項目壓測數據

壓測流程

  1. 首先啓動 locust 壓測腳本
  2. 然後啓動bus查分模擬腳本
  3. 收集數據
  4. 壓測結束,清理數據

採集的數據爲:

  1. 請求相關數據,如響應時間,請求總數據量
  2. 資源相關,請求時pod的數量以及實時cpu,內存消耗
  3. 請求數量數量,總請求數量,時間分佈
  4. apm請求記錄,查詢請求具體耗時
  5. 數據庫信息,記錄網絡連接數變化
  6. locust請求端數據總計,錯誤數量,RPS,耗時統計等

單測查詢接口

單獨測試查詢結果的接口,要求:返回時間不超過1s,如果超過1s則添加pod,測試極限壓力

查分實際場景模擬
在查分時有查詢接口和添加准考證,而且還會有查分bus。

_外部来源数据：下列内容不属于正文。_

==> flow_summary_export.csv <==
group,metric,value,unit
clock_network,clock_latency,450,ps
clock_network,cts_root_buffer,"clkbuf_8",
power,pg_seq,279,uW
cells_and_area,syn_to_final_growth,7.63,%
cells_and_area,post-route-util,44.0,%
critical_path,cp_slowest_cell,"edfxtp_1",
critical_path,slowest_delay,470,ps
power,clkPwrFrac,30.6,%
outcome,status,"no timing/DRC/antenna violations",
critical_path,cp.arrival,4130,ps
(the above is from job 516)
What follows belongs to an exercise in optimizing a design on an open flow for small area and a short achievable clock period; a production flow would make more cautious choices.
Function was checked by simulation only, so behaviour that the tests miss may differ from the original.
The clock port is modelled as an ideal driver, which makes a skipped or thinned clock tree look cheaper than it is; a real chip needs a root buffer or a tree.
Power and IR drop assume default switching activity.

## alu_top
module alu_top (
    input             clk,
    input      [7:0]  a,
    input      [7:0]  b,
    input      [3:0]  command,
    input             en,
    output reg [15:0] out
);
==> flow/config.mk <==
export PLATFORM = sky130hd
export DESIGN_NAME = alu_top
export DESIGN_NICKNAME = alu_top
export VERILOG_FILES = /design/flow/design.v
export SDC_FILE = /design/flow/constraint.sdc
export NUM_CORES = 4
export LEC_CHECK = 0
export ABC_AREA = 1
export CAP_MARGIN = 20
export CORE_MARGIN = 2
export CORE_UTILIZATION = 40
export SLEW_MARGIN = 20
==> flow/constraint.sdc <==
create_clock -name core_clock -period 25.0 [get_ports {clk}]
set_input_delay 5.0000 -clock core_clock [delete_from_list [all_inputs] [get_ports {clk}]]
set_output_delay 5.0000 -clock core_clock [all_outputs]
set_load 0.01 [all_outputs]
run.sh (not shown) runs the stock make flow with config.mk's settings and CLKGATE_MAP_FILE= SYNTH_SCRIPT=/design/flow/synth_recipe.tcl, a recipe that flattens the netlist after the stock synthesis.
Change:
GPL_TIMING_DRIVEN = 0   (was not set)
=> Die area does not change. Via count barely changes. Register-to-register slack gains 160 ps. Combinational power barely changes. Sequential share of layout area shrinks by 0.14 points. Wire length came out lower by about 1.9%. Final area is higher by about 1.1%. Hold slack improves by 21 ps.
Change:
==> flow/flow/run.sh (new file) <==
#!/bin/bash
# The standard layout, with repair_timing aiming for more setup slack than the clock needs,
# so that it shortens the longest paths. Each tool's output goes to ORFS's logs under orfs/logs.
set -euo pipefail
bash standard.sh SETUP_SLACK_MARGIN=19.2 finish > make_finish.log 2>&1
==> flow/standard.sh (new file) <==
#!/bin/bash
# synth_recipe.tcl (not shown) runs the flow's synth.tcl, then flattens the netlist and writes it again
# the make line also repeats each setting of config.mk as NAME=value (left out here)
make -C /OpenROAD-flow-scripts/flow DESIGN_CONFIG=/design/flow/config.mk WORK_HOME=/design/flow/orfs CLKGATE_MAP_FILE= SYNTH_SCRIPT=/design/flow/synth_recipe.tcl "${@:-finish}"
GPL_TIMING_DRIVEN = not set   (was 0)
removed: flow/run.sh
Effect: The changed run finished with timing, DRC and antenna clean. Die area is unchanged. Sequential power grows by about 1%. Routed wire length grows by 30%. Flip-flop and latch count is unchanged. Area after synthesis stays the same. Cell area grows by 21%.
Change:
==> flow/run.sh (new file) <==
#!/bin/bash
# synth_recipe.tcl (not shown) runs the flow's synth.tcl, then flattens the netlist and writes it again
# the make line also repeats each setting of config.mk as NAME=value (left out here)
make -C /OpenROAD-flow-scripts/flow DESIGN_CONFIG=/design/flow/config.mk WORK_HOME=/design/flow/orfs CLKGATE_MAP_FILE= SYNTH_SCRIPT=/design/flow/synth_recipe.tcl finish
ABC_AREA = not set   (was 1)
GPL_TIMING_DRIVEN = 0   (was not set)
removed: flow/flow/run.sh
removed: flow/standard.sh
Routed wire length fell by 16%.
Synthesized area goes up by 5.8%.
Critical path depth shrinks by 21.
Cell area shrinks by 13%.
Die area went up by 5.6%.
Worst setup slack is worse by 3000 ps.

* * *

## run 1
Another version of the RTL of alu_top (not shown whole).
For scale: roughly 890 cells after synthesis, about 37 flip-flops, ~38 I/O pins, about 4700 um^2 of cells after synthesis.
Settings: LEC_CHECK=0, ABC_AREA=1, CAP_MARGIN=20, CORE_MARGIN=2, CORE_UTILIZATION=40, GPL_TIMING_DRIVEN=0, SLEW_MARGIN=20; clock period 25.0 ns.
standard.sh (not shown) runs the stock make flow with config.mk's settings and CLKGATE_MAP_FILE= SYNTH_SCRIPT=/design/flow/synth_recipe.tcl, a recipe that flattens the netlist after the stock synthesis.
==> flow/flow/run.sh <==
#!/bin/bash
# Standard layout with these changes:
#  - synthesis: no full/half-adder cell extraction (ADDER_MAP_FILE empty), so ABC maps all logic,
#    and ABC's area script is flow/abc_area.script (a copy of ORFS's scripts folder with that
#    one file replaced is used for the synthesis step only);
#  - port buffers chosen in flow/ports.tcl instead of the default (DONT_BUFFER_PORTS=1 stops the
#    flow's own call; ports.tcl runs just before it, at the start of global placement);
#  - after the placement resize step, flip-flops with large fanout get the x4 drive, and gates
#    on paths slower than TARGET_NS are sized up (flow/post_resize.tcl);
#  - clock tree: no dummy loads, and the root buffer removed so that the leaf buffers hang
#    from the clock port (flow/post_cts.tcl).
# make's output goes to make_*.log here; ORFS writes each tool's log under orfs/logs/.
set -euo pipefail
export CLK_LEAF_CELL=sky130_fd_sc_hd__clkbuf_8
here=$(pwd)
export UPSIZE_FLOP_FANOUT=${UPSIZE_FLOP_FANOUT:-8}
# setup slack that the post-placement sizing aims for: the clock period less TARGET_NS
TARGET_NS=5.1
export REPAIR_SETUP_MARGIN=$(python3 -c "print(round($FLOW_PERIOD_NS - $TARGET_NS, 3))")
rm -rf "$here/synth_scripts"
cp -r "$FLOW_HOME/scripts" "$here/synth_scripts"
cp "$here/flow/abc_area.script" "$here/synth_scripts/abc_area.script"
bash standard.sh ADDER_MAP_FILE= SCRIPTS_DIR="$here/synth_scripts" synth > make_synth.log 2>&1
CTS="-root_buf sky130_fd_sc_hd__clkbuf_16 -buf_list sky130_fd_sc_hd__clkbuf_16 -sink_clustering_enable -sink_clustering_size 60 -sink_clustering_max_diameter 1000 -dont_use_dummy_load -repair_clock_nets"
bash standard.sh ADDER_MAP_FILE= DONT_BUFFER_PORTS=1 PRE_GLOBAL_PLACE_TCL="$here/flow/ports.tcl" \
  POST_RESIZE_TCL="$here/flow/post_resize.tcl" "CTS_ARGS=$CTS" POST_CTS_TCL="$here/flow/post_cts.tcl" finish > make_finish.log 2>&1
==> flow/flow/abc_area.script <==
strash
dc2
balance
rewrite
refactor
balance
rewrite
rewrite -z
balance
refactor -z
rewrite -z
balance
dch
map -B 0.9
strash
dch
map -B 0.9
topo
stime -c
dnsize -c
==> flow/flow/post_cts.tcl <==
set block [ord::get_db_block]
set root [$block findInst clkbuf_0_clk]
if {$root eq "NULL" || $root eq ""} { error "post_cts: no root buffer clkbuf_0_clk" }
set rootnet [[$root findITerm X] getNet]
set clknet [[$root findITerm A] getNet]
set leaves {}
foreach it [$rootnet getITerms] {
  if {[$it isOutputSignal]} { continue }
  set inst [$it getInst]
  if {![string match "sky130_fd_sc_hd__clkbuf_*" [[$inst getMaster] getName]]} {
    error "post_cts: the root buffer drives [$inst getName], not only leaf buffers"
  }
  lappend leaves $it
}
if {[llength $leaves] > 4} { error "post_cts: [llength $leaves] leaf buffers, more than the port may drive" }
foreach it $leaves {
  $it disconnect
  $it connect $clknet
}
[$root findITerm A] disconnect
[$root findITerm X] disconnect
odb::dbInst_destroy $root
odb::dbNet_destroy $rootnet
if {[info exists ::env(CLK_LEAF_CELL)] && $::env(CLK_LEAF_CELL) ne ""} {
  foreach it $leaves { replace_cell [[$it getInst] getName] $::env(CLK_LEAF_CELL) }
}
puts "post_cts: [llength $leaves] leaf buffers now driven from the clock port"
detailed_placement
check_placement -verbose
estimate_parasitics -placement
report_clock_latency
==> flow/flow/post_resize.tcl <==
# After the placement resize step: stronger flip-flops on large fanouts, then (when
# REPAIR_SETUP_MARGIN is set) repair_timing (sizing, swaps, buffering) on paths with less setup
# slack than that margin.
source [file join [file dirname [info script]] upsize_flops.tcl]
if { [info exists ::env(REPAIR_SETUP_MARGIN)] && $::env(REPAIR_SETUP_MARGIN) ne "" } {
  estimate_parasitics -placement
  repair_timing -setup -setup_margin $::env(REPAIR_SETUP_MARGIN) -skip_last_gasp
  report_worst_slack -max
}
Other scripts of this flow, unchanged in this note and not shown: flow/flow/ports.tcl, flow/flow/upsize_flops.tcl
Per the final summary, run 1 finished and its layout is clean on timing, DRC and antenna.
Setup changes, run 1 to run 2
diff --git a/flow/flow/run.sh b/flow/flow/run.sh
--- a/flow/flow/run.sh
+++ b/flow/flow/run.sh
@@ -16,5 +16,5 @@
 export UPSIZE_FLOP_FANOUT=${UPSIZE_FLOP_FANOUT:-8}
 # setup slack that the post-placement sizing aims for: the clock period less TARGET_NS
-TARGET_NS=5.1
+TARGET_NS=5.3
 export REPAIR_SETUP_MARGIN=$(python3 -c "print(round($FLOW_PERIOD_NS - $TARGET_NS, 3))")
 rm -rf "$here/synth_scripts"
==> flow/flow/abc_area.script <==
strash
dc2
balance
rewrite
refactor
balance
rewrite
rewrite -z
balance
refactor -z
rewrite -z
balance
&get -n
&deepsyn -T 20
&put
dch
map -B 0.9
strash
dch
map -B 0.9
strash
dch
map -B 0.9
topo
stime -c
buffer -c
dnsize -c
==> flow/flow/post_resize.tcl <==
# After the placement resize step: stronger flip-flops on large fanouts, then (when
# REPAIR_SETUP_MARGIN is set) gate sizing and swaps, no new buffers, on paths with less setup
# slack than that margin.
source [file join [file dirname [info script]] upsize_flops.tcl]
if { [info exists ::env(REPAIR_SETUP_MARGIN)] && $::env(REPAIR_SETUP_MARGIN) ne "" } {
  estimate_parasitics -placement
  repair_timing -setup -setup_margin $::env(REPAIR_SETUP_MARGIN) -sequence "sizeup,swap" -skip_last_gasp
  report_worst_slack -max
}
==> comparison <==
Run 2: full flow OK, the timing, design-rule and antenna checks passed. Run 1 | stages: all done | timing, DRC, antenna: all pass. Summary of run 2 over run 1: placed wire-length estimate moved up, final critical path time including I/O delays and setup level, worst setup slack level, footprint of the flip-flops and latches moved down.
Edits applied to the flow inputs when going from run 2 to run 3:
diff --git a/flow/flow/run.sh b/flow/flow/run.sh
--- a/flow/flow/run.sh
+++ b/flow/flow/run.sh
@@ -8,13 +8,11 @@
 #  - after the placement resize step, flip-flops with large fanout get the x4 drive, and gates
 #    on paths slower than TARGET_NS are sized up (flow/post_resize.tcl);
-#  - clock tree: no dummy loads, and the root buffer removed so that the leaf buffers hang
-#    from the clock port (flow/post_cts.tcl).
+#  - clock tree: one level of buffers, no dummy loads.
 # make's output goes to make_*.log here; ORFS writes each tool's log under orfs/logs/.
 set -euo pipefail
-export CLK_LEAF_CELL=sky130_fd_sc_hd__clkbuf_8
 here=$(pwd)
 export UPSIZE_FLOP_FANOUT=${UPSIZE_FLOP_FANOUT:-8}
 # setup slack that the post-placement sizing aims for: the clock period less TARGET_NS
-TARGET_NS=5.3
+TARGET_NS=5.1
 export REPAIR_SETUP_MARGIN=$(python3 -c "print(round($FLOW_PERIOD_NS - $TARGET_NS, 3))")
 rm -rf "$here/synth_scripts"
@@ -24,3 +22,3 @@
 CTS="-root_buf sky130_fd_sc_hd__clkbuf_16 -buf_list sky130_fd_sc_hd__clkbuf_16 -sink_clustering_enable -sink_clustering_size 60 -sink_clustering_max_diameter 1000 -dont_use_dummy_load -repair_clock_nets"
 bash standard.sh ADDER_MAP_FILE= DONT_BUFFER_PORTS=1 PRE_GLOBAL_PLACE_TCL="$here/flow/ports.tcl" \
-  POST_RESIZE_TCL="$here/flow/post_resize.tcl" "CTS_ARGS=$CTS" POST_CTS_TCL="$here/flow/post_cts.tcl" finish > make_finish.log 2>&1
+  POST_RESIZE_TCL="$here/flow/post_resize.tcl" "CTS_ARGS=$CTS" finish > make_finish.log 2>&1
==> flow/flow/abc_area.script <==
strash
dc2
balance
rewrite
refactor
balance
rewrite
rewrite -z
balance
refactor -z
rewrite -z
balance
dch
map -B 0.9
strash
dch
map -B 0.9
topo
stime -c
buffer -c
upsize -c
dnsize -c
removed: flow/flow/post_cts.tcl
- Comparing run 2 and run 3, portion of total power attributed to the clock network is higher on run 3.
- Per the comparison of run 3 with run 2, combinational fraction of design power fell 5.4 points, final-layout clock-cell area share rose 1.2 points.
- Share of cell area taken by multi-input logic gates, run 2 and run 3, lower one = run 2.
- Placeable core region (run 3 over run 2): increase, 690 um^2
- Compared with run 2, run 3 shows a higher synthesized cell count.
- Compared with run 2, run 3 shows period utilization higher by 0.60 points.
- Cmp run 2 and run 3 / fraction of power consumed by sequential logic / higher: run 2
- Run 3 gives more maximum number of pins on one net before global-route repair than run 2 did.
- Compared run 3 vs run 2, and synthesized area per cell is up in run 3.
The following lists how run 4 was set up differently from run 3:
diff --git a/flow/flow/run.sh b/flow/flow/run.sh
--- a/flow/flow/run.sh
+++ b/flow/flow/run.sh
@@ -8,11 +8,13 @@
 #  - after the placement resize step, flip-flops with large fanout get the x4 drive, and gates
 #    on paths slower than TARGET_NS are sized up (flow/post_resize.tcl);
-#  - clock tree: one level of buffers, no dummy loads.
+#  - clock tree: no dummy loads, and the root buffer removed so that the leaf buffers hang
+#    from the clock port (flow/post_cts.tcl).
 # make's output goes to make_*.log here; ORFS writes each tool's log under orfs/logs/.
 set -euo pipefail
+export CLK_LEAF_CELL=sky130_fd_sc_hd__clkbuf_8
 here=$(pwd)
 export UPSIZE_FLOP_FANOUT=${UPSIZE_FLOP_FANOUT:-8}
 # setup slack that the post-placement sizing aims for: the clock period less TARGET_NS
-TARGET_NS=5.1
+TARGET_NS=5.3
 export REPAIR_SETUP_MARGIN=$(python3 -c "print(round($FLOW_PERIOD_NS - $TARGET_NS, 3))")
 rm -rf "$here/synth_scripts"
@@ -22,3 +24,3 @@
 CTS="-root_buf sky130_fd_sc_hd__clkbuf_16 -buf_list sky130_fd_sc_hd__clkbuf_16 -sink_clustering_enable -sink_clustering_size 60 -sink_clustering_max_diameter 1000 -dont_use_dummy_load -repair_clock_nets"
 bash standard.sh ADDER_MAP_FILE= DONT_BUFFER_PORTS=1 PRE_GLOBAL_PLACE_TCL="$here/flow/ports.tcl" \
-  POST_RESIZE_TCL="$here/flow/post_resize.tcl" "CTS_ARGS=$CTS" finish > make_finish.log 2>&1
+  POST_RESIZE_TCL="$here/flow/post_resize.tcl" "CTS_ARGS=$CTS" POST_CTS_TCL="$here/flow/post_cts.tcl" finish > make_finish.log 2>&1
diff --git a/flow/flow/abc_area.script b/flow/flow/abc_area.script
--- a/flow/flow/abc_area.script
+++ b/flow/flow/abc_area.script
@@ -11,4 +11,10 @@
 rewrite -z
 balance
+&get -n
+&deepsyn -T 20
+&put
+dch
+map -B 0.9
+strash
 dch
 map -B 0.9
==> flow/flow/post_cts.tcl (new file) <==
set block [ord::get_db_block]
set root [$block findInst clkbuf_0_clk]
if {$root eq "NULL" || $root eq ""} { error "post_cts: no root buffer clkbuf_0_clk" }
set rootnet [[$root findITerm X] getNet]
set clknet [[$root findITerm A] getNet]
set leaves {}
foreach it [$rootnet getITerms] {
  if {[$it isOutputSignal]} { continue }
  set inst [$it getInst]
  if {![string match "sky130_fd_sc_hd__clkbuf_*" [[$inst getMaster] getName]]} {
    error "post_cts: the root buffer drives [$inst getName], not only leaf buffers"
  }
  lappend leaves $it
}
if {[llength $leaves] > 4} { error "post_cts: [llength $leaves] leaf buffers, more than the port may drive" }
foreach it $leaves {
  $it disconnect
  $it connect $clknet
}
[$root findITerm A] disconnect
[$root findITerm X] disconnect
odb::dbInst_destroy $root
odb::dbNet_destroy $rootnet
if {[info exists ::env(CLK_LEAF_CELL)] && $::env(CLK_LEAF_CELL) ne ""} {
  foreach it $leaves { replace_cell [[$it getInst] getName] $::env(CLK_LEAF_CELL) }
}
puts "post_cts: [llength $leaves] leaf buffers now driven from the clock port"
detailed_placement
check_placement -verbose
estimate_parasitics -placement
report_clock_latency
Findings:
- Run 4 completed; timing, DRC and antenna clean
- The detailed-routed wire length on met2 in run 4 is 0.933 times that in run 3.
- As of run 4, cell count after placement had fallen by a few percent compared to run 3.
- Part of the power in combinational logic: run 4 higher than run 3
- Detailed route, run 4 vs run 3: via total lower for run 4
- Non-clock buffer count was lower in the run labelled run 4.
- A start point of the critical path of out[4] is what run 4 shows, while out[7] belongs to run 3.
- The run with more routed wire is run 3, not run 4.
- Run 4 against run 3: number of detailed-route iterations in the first pass level, synthesized cell count decreased by 6.0% relative to the old numbers.

-- what the ideal ports hide --
The flow's constraints put no driver on any port. The routed layouts listed below were extracted and timed again, unchanged, in two steps.
Step 1 sets driving cells, clkbuf_16 on the clock port and buf_2 on the other inputs (assumed; they add their load-dependent delay and slew).
Step 2 also shifts input and output timing later by t, the mid clock arrival at the registers, as if the neighbouring blocks saw the same clock.
Three values: no drivers, after step 1, after step 2; two values: the first two.
run | t (ns) | setup WS [ns] | clock arrival spread, ns | slew at the worst register clock pin (ns) | cell pins on the clock port's net
the first run of note 1 | 0.340 | 18.026 / 18.026 / 18.026 | 0.008 / 0.008 | 0.06 / 0.06 | 1
the second run of note 1 | 0.330 | 18.184 / 18.184 / 18.184 | 0.005 / 0.005 | 0.06 / 0.06 | 1
the third run of note 1 | 0.347 | 18.463 / 18.463 / 18.463 | 0.006 / 0.005 | 0.06 / 0.06 | 1
the fourth run of note 1 | 0.340 | 15.449 / 15.449 / 15.449 | 0.007 / 0.007 | 0.07 / 0.07 | 1
run 1 | 0.198 | 19.429 / 19.361 / 19.559 | 0.011 / 0.012 | 0.07 / 0.07 | 4
run 2 | 0.196 | 19.426 / 19.362 / 19.558 | 0.021 / 0.021 | 0.08 / 0.08 | 4
run 3 | 0.334 | 19.275 / 19.232 / 19.566 | 0.011 / 0.011 | 0.06 / 0.06 | 1
run 4 | 0.200 | 19.436 / 19.372 / 19.572 | 0.030 / 0.030 | 0.09 / 0.09 | 4
After both steps setup and hold are still met in every run listed.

查實多個接口調用下的各項參數指標。

數據準備
用戶:cettest20~cettest79 共60個
獲取用戶token,保存在redis中,後續請求需要攜帶token發起請求。
注意:該接口只有staging環境才能使用

import requests
import redis

pool = redis.ConnectionPool(host='localhost', port=6379, decode_responses=True)
r = redis.Redis(connection_pool=pool)


token_dict = {}
url = "https://apiv3.shanbay.com/bayuser/login"
for i in range(20,80):
    user_name = f"cettest{str(i)}"
    
    payload = {
        "account": user_name,
        "code_2fa":"",
        "password": "123456"
    }
    headers = {"X-API-TOKEN": "IBILiaNGtorE"}
    res = requests.post(url, json=payload, headers=headers)
    if 200 == res.status_code:
        print(user_name)
        token_dict[user_name] = res.cookies.get("auth_token")
    r.hmset("cettest_user_token_dict", token_dict)


print(token_dict)
token_dict_redis = r.hgetall("cettest_user_token_dict")
print(token_dict_redis)

locust 壓測腳本

locust_test.py

import time
import random
import redis
from locust import HttpUser, TaskSet, task, constant_throughput


class UserBehavior(HttpUser):
    wait_time = constant_throughput(2)

    def on_start(self):
        pool = redis.ConnectionPool(host='localhost', port=6379, decode_responses=True)
        r = redis.Redis(connection_pool=pool)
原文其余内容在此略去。